[src/rtl/i2s_tx_multi_if.sv]
`default_nettype none
// ============================================================================
// Module   : i2s_tx_multi_if
// Purpose  : Frame input handshake (samples / valid / ready) for i2s_tx_multi.
// Revision : 1.0
// ============================================================================
interface i2s_tx_multi_if #(
   parameter int NUM_CHANNELS = 2,
   parameter int SAMPLE_WIDTH = 24
);
   logic [NUM_CHANNELS*SAMPLE_WIDTH-1:0] samples;
   logic                                 sample_valid;
   logic                                 sample_ready;

   modport master (output samples, output sample_valid, input sample_ready);
   modport slave  (input samples, input sample_valid, output sample_ready);
endinterface
`default_nettype wire

[src/rtl/i2s_tx_multi.sv]
`default_nettype none
// ============================================================================
// Module   : i2s_tx_multi
// Purpose  : Parametrised I2S / left-justified / TDM transmitter with a frame
//            FIFO, valid/ready input and underrun reporting.
// Revision : 1.0
// ============================================================================
module i2s_tx_multi #(
   parameter int SAMPLE_WIDTH = 24,
   parameter int SLOT_WIDTH   = 32,
   parameter int NUM_CHANNELS = 2,
   parameter int SCLK_DIV     = 4,
   parameter int FIFO_DEPTH   = 4
) (
   input  logic                        clk,
   input  logic                        reset,
   i2s_tx_multi_if.slave               s_if,
   input  logic                        mode_i2s,
   output logic                        i2s_sclk,
   output logic                        i2s_ws,
   output logic                        i2s_sd,
   output logic                        underrun,
   output logic [$clog2(FIFO_DEPTH):0] fifo_level
);
   localparam int c_FRAME_W = NUM_CHANNELS * SAMPLE_WIDTH;
   localparam int c_BITS    = NUM_CHANNELS * SLOT_WIDTH;
   localparam int c_BP_W    = $clog2(c_BITS);
   localparam int c_HALF    = SCLK_DIV / 2;
   localparam int c_DIV_W   = (c_HALF > 1) ? $clog2(c_HALF) : 1;
   localparam int c_AW      = $clog2(FIFO_DEPTH);
   localparam int c_LVL_W   = c_AW + 1;

   localparam logic [c_DIV_W-1:0] c_DIV_LAST = c_DIV_W'(c_HALF - 1);
   localparam logic [c_BP_W-1:0]  c_BP_LAST  = c_BP_W'(c_BITS - 1);
   localparam logic [c_BP_W-1:0]  c_SLOT1    = c_BP_W'(SLOT_WIDTH);
   localparam logic [c_LVL_W-1:0] c_FULL     = c_LVL_W'(FIFO_DEPTH);

   logic [c_DIV_W-1:0]   div_q, div_d;
   logic                 sclk_q, sclk_d;
   logic [c_BP_W-1:0]    bitpos_q, bitpos_d;
   logic [c_FRAME_W-1:0] frame_q, frame_d;
   logic                 mode_q, mode_d;
   logic                 ws_q, ws_d;
   logic                 sd_q, sd_d;
   logic                 underrun_q, underrun_d;
   logic [c_FRAME_W-1:0] mem_q [FIFO_DEPTH];
   logic [c_AW-1:0]      wr_q, rd_q;
   logic [c_LVL_W-1:0]   level_q, level_d;

   logic                 w_tick, w_fall, w_wrap, w_empty, w_push, w_pop;
   logic [c_BITS-1:0]    w_ser_cur, w_ser_nxt;

   assign s_if.sample_ready = (level_q != c_FULL);

   always_comb begin
      w_tick     = (div_q == c_DIV_LAST);
      w_fall     = w_tick & sclk_q;
      w_wrap     = w_fall & (bitpos_q == c_BP_LAST);
      w_empty    = (level_q == '0);
      w_push     = s_if.sample_valid & s_if.sample_ready;
      w_pop      = w_wrap & ~w_empty;
      div_d      = w_tick ? '0 : div_q + 1'b1;
      sclk_d     = w_tick ? ~sclk_q : sclk_q;
      bitpos_d   = bitpos_q;
      frame_d    = frame_q;
      mode_d     = mode_q;
      underrun_d = w_wrap & w_empty;
      if (w_fall) begin
         bitpos_d = w_wrap ? '0 : bitpos_q + 1'b1;
      end
      // FIFO head is read straight through so the new frame starts on this fall
      if (w_wrap) begin
         frame_d = w_empty ? '0 : mem_q[rd_q];
         mode_d  = mode_i2s;
      end
      level_d = level_q;
      if (w_push && !w_pop) begin
         level_d = level_q + 1'b1;
      end else if (!w_push && w_pop) begin
         level_d = level_q - 1'b1;
      end
   end

   // Serial bit p of a frame: slot p/SLOT_WIDTH, sample MSB first, zero padded
   for (genvar ch = 0; ch < NUM_CHANNELS; ch++) begin : g_chan
      for (genvar b = 0; b < SLOT_WIDTH; b++) begin : g_bit
         if (b < SAMPLE_WIDTH) begin : g_data
            assign w_ser_cur[ch*SLOT_WIDTH + b] = frame_q[ch*SAMPLE_WIDTH + SAMPLE_WIDTH - 1 - b];
            assign w_ser_nxt[ch*SLOT_WIDTH + b] = frame_d[ch*SAMPLE_WIDTH + SAMPLE_WIDTH - 1 - b];
         end else begin : g_pad
            assign w_ser_cur[ch*SLOT_WIDTH + b] = 1'b0;
            assign w_ser_nxt[ch*SLOT_WIDTH + b] = 1'b0;
         end
      end
   end

   // I2S repeats the bit that was just sent at the old position: one SCLK late
   always_comb begin
      ws_d = ws_q;
      sd_d = sd_q;
      if (w_fall) begin
         ws_d = (NUM_CHANNELS == 2) ? (bitpos_d >= c_SLOT1) : (bitpos_d == '0);
         sd_d = mode_d ? w_ser_cur[bitpos_q] : w_ser_nxt[bitpos_d];
      end
   end

   always_ff @(posedge clk or posedge reset) begin
      if (reset) begin
         div_q      <= '0;
         sclk_q     <= 1'b0;
         bitpos_q   <= '0;
         frame_q    <= '0;
         mode_q     <= 1'b0;
         ws_q       <= 1'b0;
         sd_q       <= 1'b0;
         underrun_q <= 1'b0;
         wr_q       <= '0;
         rd_q       <= '0;
         level_q    <= '0;
         for (int i = 0; i < FIFO_DEPTH; i++) begin
            mem_q[i] <= '0;
         end
      end else begin
         div_q      <= div_d;
         sclk_q     <= sclk_d;
         bitpos_q   <= bitpos_d;
         frame_q    <= frame_d;
         mode_q     <= mode_d;
         ws_q       <= ws_d;
         sd_q       <= sd_d;
         underrun_q <= underrun_d;
         level_q    <= level_d;
         if (w_push) begin
            mem_q[wr_q] <= s_if.samples;
            wr_q        <= wr_q + 1'b1;
         end
         if (w_pop) begin
            rd_q <= rd_q + 1'b1;
         end
      end
   end

   assign i2s_sclk   = sclk_q;
   assign i2s_ws     = ws_q;
   assign i2s_sd     = sd_q;
   assign underrun   = underrun_q;
   assign fifo_level = level_q;
endmodule
`default_nettype wire

[src/flat_wrapper.sv]
// flat-port wrapper written by rule: the top's interface ports become plain ports
module i2s_tx_multi_flat 
#(
   parameter int SAMPLE_WIDTH = 24,
   parameter int SLOT_WIDTH   = 32,
   parameter int NUM_CHANNELS = 2,
   parameter int SCLK_DIV     = 4,
   parameter int FIFO_DEPTH   = 4
)
  (clk, reset, mode_i2s, i2s_sclk, i2s_ws, i2s_sd, underrun, fifo_level, s_if_samples, s_if_sample_valid, s_if_sample_ready);
  i2s_tx_multi_if #(.NUM_CHANNELS(NUM_CHANNELS), .SAMPLE_WIDTH(SAMPLE_WIDTH)) s_if_i ();
  input  logic clk;
  input  logic reset;
  input  logic mode_i2s;
  output logic i2s_sclk;
  output logic i2s_ws;
  output logic i2s_sd;
  output logic underrun;
  output logic [$clog2(FIFO_DEPTH):0] fifo_level;
  input wire logic [$bits(s_if_i.samples)-1:0] s_if_samples;
  input wire logic [$bits(s_if_i.sample_valid)-1:0] s_if_sample_valid;
  output wire logic [$bits(s_if_i.sample_ready)-1:0] s_if_sample_ready;
  assign s_if_i.samples = s_if_samples;
  assign s_if_i.sample_valid = s_if_sample_valid;
  assign s_if_sample_ready = s_if_i.sample_ready;
  i2s_tx_multi #(.SAMPLE_WIDTH(SAMPLE_WIDTH), .SLOT_WIDTH(SLOT_WIDTH), .NUM_CHANNELS(NUM_CHANNELS), .SCLK_DIV(SCLK_DIV), .FIFO_DEPTH(FIFO_DEPTH)) u_core (.clk(clk), .reset(reset), .s_if(s_if_i), .mode_i2s(mode_i2s), .i2s_sclk(i2s_sclk), .i2s_ws(i2s_ws), .i2s_sd(i2s_sd), .underrun(underrun), .fifo_level(fifo_level));
endmodule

^^^^^^^^^^^^^^^^

▶ [Work order]:
Give an exact copy of every line from the one holding "output logic i2s_sd;" through the end of the records, both included, and no other lines.

▶ [Answer section]:
  output logic i2s_sd;
  output logic underrun;
  output logic [$clog2(FIFO_DEPTH):0] fifo_level;
  input wire logic [$bits(s_if_i.samples)-1:0] s_if_samples;
  input wire logic [$bits(s_if_i.sample_valid)-1:0] s_if_sample_valid;
  output wire logic [$bits(s_if_i.sample_ready)-1:0] s_if_sample_ready;
  assign s_if_i.samples = s_if_samples;
  assign s_if_i.sample_valid = s_if_sample_valid;
  assign s_if_sample_ready = s_if_i.sample_ready;
  i2s_tx_multi #(.SAMPLE_WIDTH(SAMPLE_WIDTH), .SLOT_WIDTH(SLOT_WIDTH), .NUM_CHANNELS(NUM_CHANNELS), .SCLK_DIV(SCLK_DIV), .FIFO_DEPTH(FIFO_DEPTH)) u_core (.clk(clk), .reset(reset), .s_if(s_if_i), .mode_i2s(mode_i2s), .i2s_sclk(i2s_sclk), .i2s_ws(i2s_ws), .i2s_sd(i2s_sd), .underrun(underrun), .fifo_level(fifo_level));
endmodule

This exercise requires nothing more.